Instructions for the task ▸ Once you reach the line that holds "nand4 | 20 | 125" in the listing below, output it and every line after it through the line that holds "Timing Repair Buffer | 53 | 448 | 5.88", word for word.

◇ ◇ ◇ ◇

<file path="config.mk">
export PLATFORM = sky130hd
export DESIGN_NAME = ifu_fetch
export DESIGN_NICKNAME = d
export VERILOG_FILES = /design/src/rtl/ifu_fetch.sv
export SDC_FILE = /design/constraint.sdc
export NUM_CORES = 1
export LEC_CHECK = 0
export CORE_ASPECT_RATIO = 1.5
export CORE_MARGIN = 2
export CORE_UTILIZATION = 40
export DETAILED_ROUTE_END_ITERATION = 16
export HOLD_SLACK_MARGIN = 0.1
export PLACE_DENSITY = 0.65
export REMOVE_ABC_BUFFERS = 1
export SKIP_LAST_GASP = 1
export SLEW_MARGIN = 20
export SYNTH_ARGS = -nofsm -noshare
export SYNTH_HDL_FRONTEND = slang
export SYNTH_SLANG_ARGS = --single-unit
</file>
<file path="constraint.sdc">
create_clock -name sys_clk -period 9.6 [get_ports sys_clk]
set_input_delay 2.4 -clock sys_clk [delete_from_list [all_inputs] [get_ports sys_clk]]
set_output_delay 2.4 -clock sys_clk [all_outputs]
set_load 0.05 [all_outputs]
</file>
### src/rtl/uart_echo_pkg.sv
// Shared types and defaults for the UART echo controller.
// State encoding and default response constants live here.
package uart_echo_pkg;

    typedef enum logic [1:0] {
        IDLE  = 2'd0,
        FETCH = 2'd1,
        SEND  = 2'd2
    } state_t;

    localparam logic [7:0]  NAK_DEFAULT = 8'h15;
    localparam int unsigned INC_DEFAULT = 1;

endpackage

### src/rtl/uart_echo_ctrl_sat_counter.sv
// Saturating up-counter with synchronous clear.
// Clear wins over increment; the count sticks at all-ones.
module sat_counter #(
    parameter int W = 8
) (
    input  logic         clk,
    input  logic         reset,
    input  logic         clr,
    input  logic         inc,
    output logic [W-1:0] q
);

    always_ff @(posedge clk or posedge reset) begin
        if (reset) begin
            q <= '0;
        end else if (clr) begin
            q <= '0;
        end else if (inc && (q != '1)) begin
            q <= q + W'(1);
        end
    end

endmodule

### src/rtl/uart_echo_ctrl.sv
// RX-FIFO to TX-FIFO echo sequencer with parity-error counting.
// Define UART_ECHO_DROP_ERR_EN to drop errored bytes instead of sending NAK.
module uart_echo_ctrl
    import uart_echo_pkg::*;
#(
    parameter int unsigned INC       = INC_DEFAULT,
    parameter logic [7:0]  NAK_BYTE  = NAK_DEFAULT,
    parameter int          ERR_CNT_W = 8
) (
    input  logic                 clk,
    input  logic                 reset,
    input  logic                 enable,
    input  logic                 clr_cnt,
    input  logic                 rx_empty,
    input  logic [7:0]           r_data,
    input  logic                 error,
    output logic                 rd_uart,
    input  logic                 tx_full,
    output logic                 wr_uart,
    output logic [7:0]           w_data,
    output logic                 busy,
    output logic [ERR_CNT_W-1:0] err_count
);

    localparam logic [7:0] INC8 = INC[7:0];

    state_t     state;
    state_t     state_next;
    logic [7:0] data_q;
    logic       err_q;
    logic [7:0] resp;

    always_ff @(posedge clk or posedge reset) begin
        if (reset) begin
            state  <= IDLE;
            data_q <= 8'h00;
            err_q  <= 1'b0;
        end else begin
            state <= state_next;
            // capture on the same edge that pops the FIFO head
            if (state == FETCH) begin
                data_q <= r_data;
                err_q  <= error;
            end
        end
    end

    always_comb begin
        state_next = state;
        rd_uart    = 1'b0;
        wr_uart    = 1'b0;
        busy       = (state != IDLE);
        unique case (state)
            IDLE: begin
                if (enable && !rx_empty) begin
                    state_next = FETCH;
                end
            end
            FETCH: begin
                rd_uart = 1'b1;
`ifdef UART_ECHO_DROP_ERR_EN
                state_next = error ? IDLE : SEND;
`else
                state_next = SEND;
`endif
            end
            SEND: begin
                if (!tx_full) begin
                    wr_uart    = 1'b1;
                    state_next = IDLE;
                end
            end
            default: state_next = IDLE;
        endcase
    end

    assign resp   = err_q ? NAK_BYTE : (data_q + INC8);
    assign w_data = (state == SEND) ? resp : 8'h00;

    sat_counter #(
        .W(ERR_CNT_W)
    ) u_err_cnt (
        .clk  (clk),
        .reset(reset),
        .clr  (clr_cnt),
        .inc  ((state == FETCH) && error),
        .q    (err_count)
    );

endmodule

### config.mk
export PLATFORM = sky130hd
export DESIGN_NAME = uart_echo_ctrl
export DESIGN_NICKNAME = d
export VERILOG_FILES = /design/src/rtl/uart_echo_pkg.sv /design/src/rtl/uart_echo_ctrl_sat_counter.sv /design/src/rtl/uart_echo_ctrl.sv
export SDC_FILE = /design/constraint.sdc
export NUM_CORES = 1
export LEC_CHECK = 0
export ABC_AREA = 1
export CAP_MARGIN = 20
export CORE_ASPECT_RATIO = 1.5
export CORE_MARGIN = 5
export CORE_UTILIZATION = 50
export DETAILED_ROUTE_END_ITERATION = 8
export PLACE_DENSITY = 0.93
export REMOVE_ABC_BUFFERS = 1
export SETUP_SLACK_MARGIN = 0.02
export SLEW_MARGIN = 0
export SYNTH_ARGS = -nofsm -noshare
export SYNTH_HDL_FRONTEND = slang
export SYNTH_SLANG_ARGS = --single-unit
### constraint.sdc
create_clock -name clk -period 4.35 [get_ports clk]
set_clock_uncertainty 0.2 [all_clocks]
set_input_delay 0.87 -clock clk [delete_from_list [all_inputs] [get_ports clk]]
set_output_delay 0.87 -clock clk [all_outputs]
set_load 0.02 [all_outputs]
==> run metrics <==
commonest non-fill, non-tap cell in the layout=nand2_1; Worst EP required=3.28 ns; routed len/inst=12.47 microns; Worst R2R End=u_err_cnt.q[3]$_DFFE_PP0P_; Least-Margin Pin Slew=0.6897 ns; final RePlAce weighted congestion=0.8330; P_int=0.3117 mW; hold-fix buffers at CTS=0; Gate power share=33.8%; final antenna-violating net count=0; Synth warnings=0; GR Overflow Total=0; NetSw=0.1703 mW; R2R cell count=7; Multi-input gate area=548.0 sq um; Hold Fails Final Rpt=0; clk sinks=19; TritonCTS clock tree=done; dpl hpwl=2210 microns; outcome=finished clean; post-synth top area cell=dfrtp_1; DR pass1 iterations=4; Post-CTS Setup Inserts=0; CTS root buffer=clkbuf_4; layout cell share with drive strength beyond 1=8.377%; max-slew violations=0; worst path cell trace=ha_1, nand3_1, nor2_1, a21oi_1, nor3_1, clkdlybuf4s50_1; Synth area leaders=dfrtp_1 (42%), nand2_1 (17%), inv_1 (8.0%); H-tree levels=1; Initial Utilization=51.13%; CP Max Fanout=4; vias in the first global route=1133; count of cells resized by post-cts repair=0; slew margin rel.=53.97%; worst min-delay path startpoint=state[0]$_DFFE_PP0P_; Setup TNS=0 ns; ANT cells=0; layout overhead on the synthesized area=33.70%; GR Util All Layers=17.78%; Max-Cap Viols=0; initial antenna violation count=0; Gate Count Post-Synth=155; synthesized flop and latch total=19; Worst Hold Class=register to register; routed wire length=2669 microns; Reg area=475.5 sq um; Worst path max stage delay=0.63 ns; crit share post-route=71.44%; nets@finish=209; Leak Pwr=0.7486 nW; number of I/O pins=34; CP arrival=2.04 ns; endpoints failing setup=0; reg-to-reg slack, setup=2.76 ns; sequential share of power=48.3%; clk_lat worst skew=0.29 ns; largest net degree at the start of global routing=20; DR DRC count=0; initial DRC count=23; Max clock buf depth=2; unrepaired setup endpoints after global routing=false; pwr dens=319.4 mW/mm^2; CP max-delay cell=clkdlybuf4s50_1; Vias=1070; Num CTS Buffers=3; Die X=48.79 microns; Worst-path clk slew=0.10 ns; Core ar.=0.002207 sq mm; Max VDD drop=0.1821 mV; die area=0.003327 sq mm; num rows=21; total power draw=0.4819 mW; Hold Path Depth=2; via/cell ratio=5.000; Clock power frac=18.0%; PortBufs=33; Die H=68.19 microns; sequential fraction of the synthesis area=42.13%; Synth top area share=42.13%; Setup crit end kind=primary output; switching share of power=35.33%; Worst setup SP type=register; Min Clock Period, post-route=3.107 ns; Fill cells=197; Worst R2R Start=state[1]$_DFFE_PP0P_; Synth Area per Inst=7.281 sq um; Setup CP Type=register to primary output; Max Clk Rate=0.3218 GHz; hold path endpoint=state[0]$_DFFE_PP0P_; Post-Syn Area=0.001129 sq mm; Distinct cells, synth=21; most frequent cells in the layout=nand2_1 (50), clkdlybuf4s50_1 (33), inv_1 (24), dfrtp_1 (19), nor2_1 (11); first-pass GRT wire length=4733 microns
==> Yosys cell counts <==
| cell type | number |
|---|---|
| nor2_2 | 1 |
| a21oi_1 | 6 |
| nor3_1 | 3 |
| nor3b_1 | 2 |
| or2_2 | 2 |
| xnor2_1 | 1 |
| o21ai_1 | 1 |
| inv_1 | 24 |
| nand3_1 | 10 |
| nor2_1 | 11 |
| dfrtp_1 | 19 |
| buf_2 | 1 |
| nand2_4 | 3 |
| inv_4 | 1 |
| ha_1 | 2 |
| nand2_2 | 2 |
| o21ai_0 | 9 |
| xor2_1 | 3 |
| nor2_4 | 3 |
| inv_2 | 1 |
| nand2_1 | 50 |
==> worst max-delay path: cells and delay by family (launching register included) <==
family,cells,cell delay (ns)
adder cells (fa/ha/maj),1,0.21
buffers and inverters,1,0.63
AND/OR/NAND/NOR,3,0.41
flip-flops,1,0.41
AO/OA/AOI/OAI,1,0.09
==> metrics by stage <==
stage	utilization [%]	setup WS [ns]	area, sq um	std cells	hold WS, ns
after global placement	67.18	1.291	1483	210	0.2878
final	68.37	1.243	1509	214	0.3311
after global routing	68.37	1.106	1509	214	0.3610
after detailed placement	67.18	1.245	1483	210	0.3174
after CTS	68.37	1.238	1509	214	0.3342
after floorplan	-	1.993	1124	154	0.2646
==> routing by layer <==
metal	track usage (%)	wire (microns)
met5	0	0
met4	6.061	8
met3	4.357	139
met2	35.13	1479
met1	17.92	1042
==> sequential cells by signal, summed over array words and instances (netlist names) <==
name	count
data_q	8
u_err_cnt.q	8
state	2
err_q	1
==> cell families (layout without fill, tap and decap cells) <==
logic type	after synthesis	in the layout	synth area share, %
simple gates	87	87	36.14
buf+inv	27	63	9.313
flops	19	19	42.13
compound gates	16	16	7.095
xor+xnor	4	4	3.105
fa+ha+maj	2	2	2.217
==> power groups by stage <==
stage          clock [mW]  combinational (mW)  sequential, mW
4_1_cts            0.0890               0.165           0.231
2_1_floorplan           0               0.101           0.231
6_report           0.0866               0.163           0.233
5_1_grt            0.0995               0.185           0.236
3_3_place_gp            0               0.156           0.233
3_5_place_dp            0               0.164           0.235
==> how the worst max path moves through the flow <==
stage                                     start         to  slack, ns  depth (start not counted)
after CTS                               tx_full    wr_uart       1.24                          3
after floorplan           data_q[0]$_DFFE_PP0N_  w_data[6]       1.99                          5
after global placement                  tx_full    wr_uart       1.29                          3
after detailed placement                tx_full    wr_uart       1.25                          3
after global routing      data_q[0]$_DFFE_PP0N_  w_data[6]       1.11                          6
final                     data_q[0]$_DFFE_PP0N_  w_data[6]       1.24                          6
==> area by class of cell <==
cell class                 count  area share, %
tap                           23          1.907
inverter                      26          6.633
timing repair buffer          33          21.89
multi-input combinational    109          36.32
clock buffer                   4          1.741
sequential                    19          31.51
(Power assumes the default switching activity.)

◇ ◇ ◇ ◇

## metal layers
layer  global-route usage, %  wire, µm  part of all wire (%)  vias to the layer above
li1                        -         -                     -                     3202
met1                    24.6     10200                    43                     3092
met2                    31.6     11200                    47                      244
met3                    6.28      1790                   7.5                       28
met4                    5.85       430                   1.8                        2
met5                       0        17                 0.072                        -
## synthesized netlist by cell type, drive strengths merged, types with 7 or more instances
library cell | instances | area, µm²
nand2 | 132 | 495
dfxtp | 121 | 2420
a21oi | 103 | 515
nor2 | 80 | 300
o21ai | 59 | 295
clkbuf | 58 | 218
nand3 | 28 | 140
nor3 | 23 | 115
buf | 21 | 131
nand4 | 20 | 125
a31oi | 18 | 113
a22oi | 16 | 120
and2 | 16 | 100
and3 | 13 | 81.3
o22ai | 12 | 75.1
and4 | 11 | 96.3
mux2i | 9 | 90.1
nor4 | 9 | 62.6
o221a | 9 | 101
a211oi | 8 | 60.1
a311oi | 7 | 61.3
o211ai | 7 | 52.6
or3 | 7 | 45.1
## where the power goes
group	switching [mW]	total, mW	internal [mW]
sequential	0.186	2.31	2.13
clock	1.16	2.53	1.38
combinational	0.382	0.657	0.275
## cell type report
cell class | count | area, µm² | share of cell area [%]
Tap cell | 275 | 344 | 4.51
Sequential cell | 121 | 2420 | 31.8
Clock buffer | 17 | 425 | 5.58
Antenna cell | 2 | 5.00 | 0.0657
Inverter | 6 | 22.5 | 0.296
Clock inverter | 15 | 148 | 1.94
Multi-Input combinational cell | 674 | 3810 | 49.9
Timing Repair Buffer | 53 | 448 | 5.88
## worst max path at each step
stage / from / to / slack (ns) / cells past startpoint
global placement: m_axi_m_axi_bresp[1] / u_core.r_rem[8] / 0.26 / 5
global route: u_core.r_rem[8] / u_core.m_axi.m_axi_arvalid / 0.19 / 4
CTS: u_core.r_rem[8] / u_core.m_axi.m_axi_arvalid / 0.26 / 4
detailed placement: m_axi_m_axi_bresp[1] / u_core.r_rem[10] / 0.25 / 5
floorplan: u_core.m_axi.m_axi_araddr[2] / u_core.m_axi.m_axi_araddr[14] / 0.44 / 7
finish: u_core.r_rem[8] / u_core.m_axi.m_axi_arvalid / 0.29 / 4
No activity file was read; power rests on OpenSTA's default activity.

◇ ◇ ◇ ◇

Result of the exercise ▸
nand4 | 20 | 125
a31oi | 18 | 113
a22oi | 16 | 120
and2 | 16 | 100
and3 | 13 | 81.3
o22ai | 12 | 75.1
and4 | 11 | 96.3
mux2i | 9 | 90.1
nor4 | 9 | 62.6
o221a | 9 | 101
a211oi | 8 | 60.1
a311oi | 7 | 61.3
o211ai | 7 | 52.6
or3 | 7 | 45.1
## where the power goes
group	switching [mW]	total, mW	internal [mW]
sequential	0.186	2.31	2.13
clock	1.16	2.53	1.38
combinational	0.382	0.657	0.275
## cell type report
cell class | count | area, µm² | share of cell area [%]
Tap cell | 275 | 344 | 4.51
Sequential cell | 121 | 2420 | 31.8
Clock buffer | 17 | 425 | 5.58
Antenna cell | 2 | 5.00 | 0.0657
Inverter | 6 | 22.5 | 0.296
Clock inverter | 15 | 148 | 1.94
Multi-Input combinational cell | 674 | 3810 | 49.9
Timing Repair Buffer | 53 | 448 | 5.88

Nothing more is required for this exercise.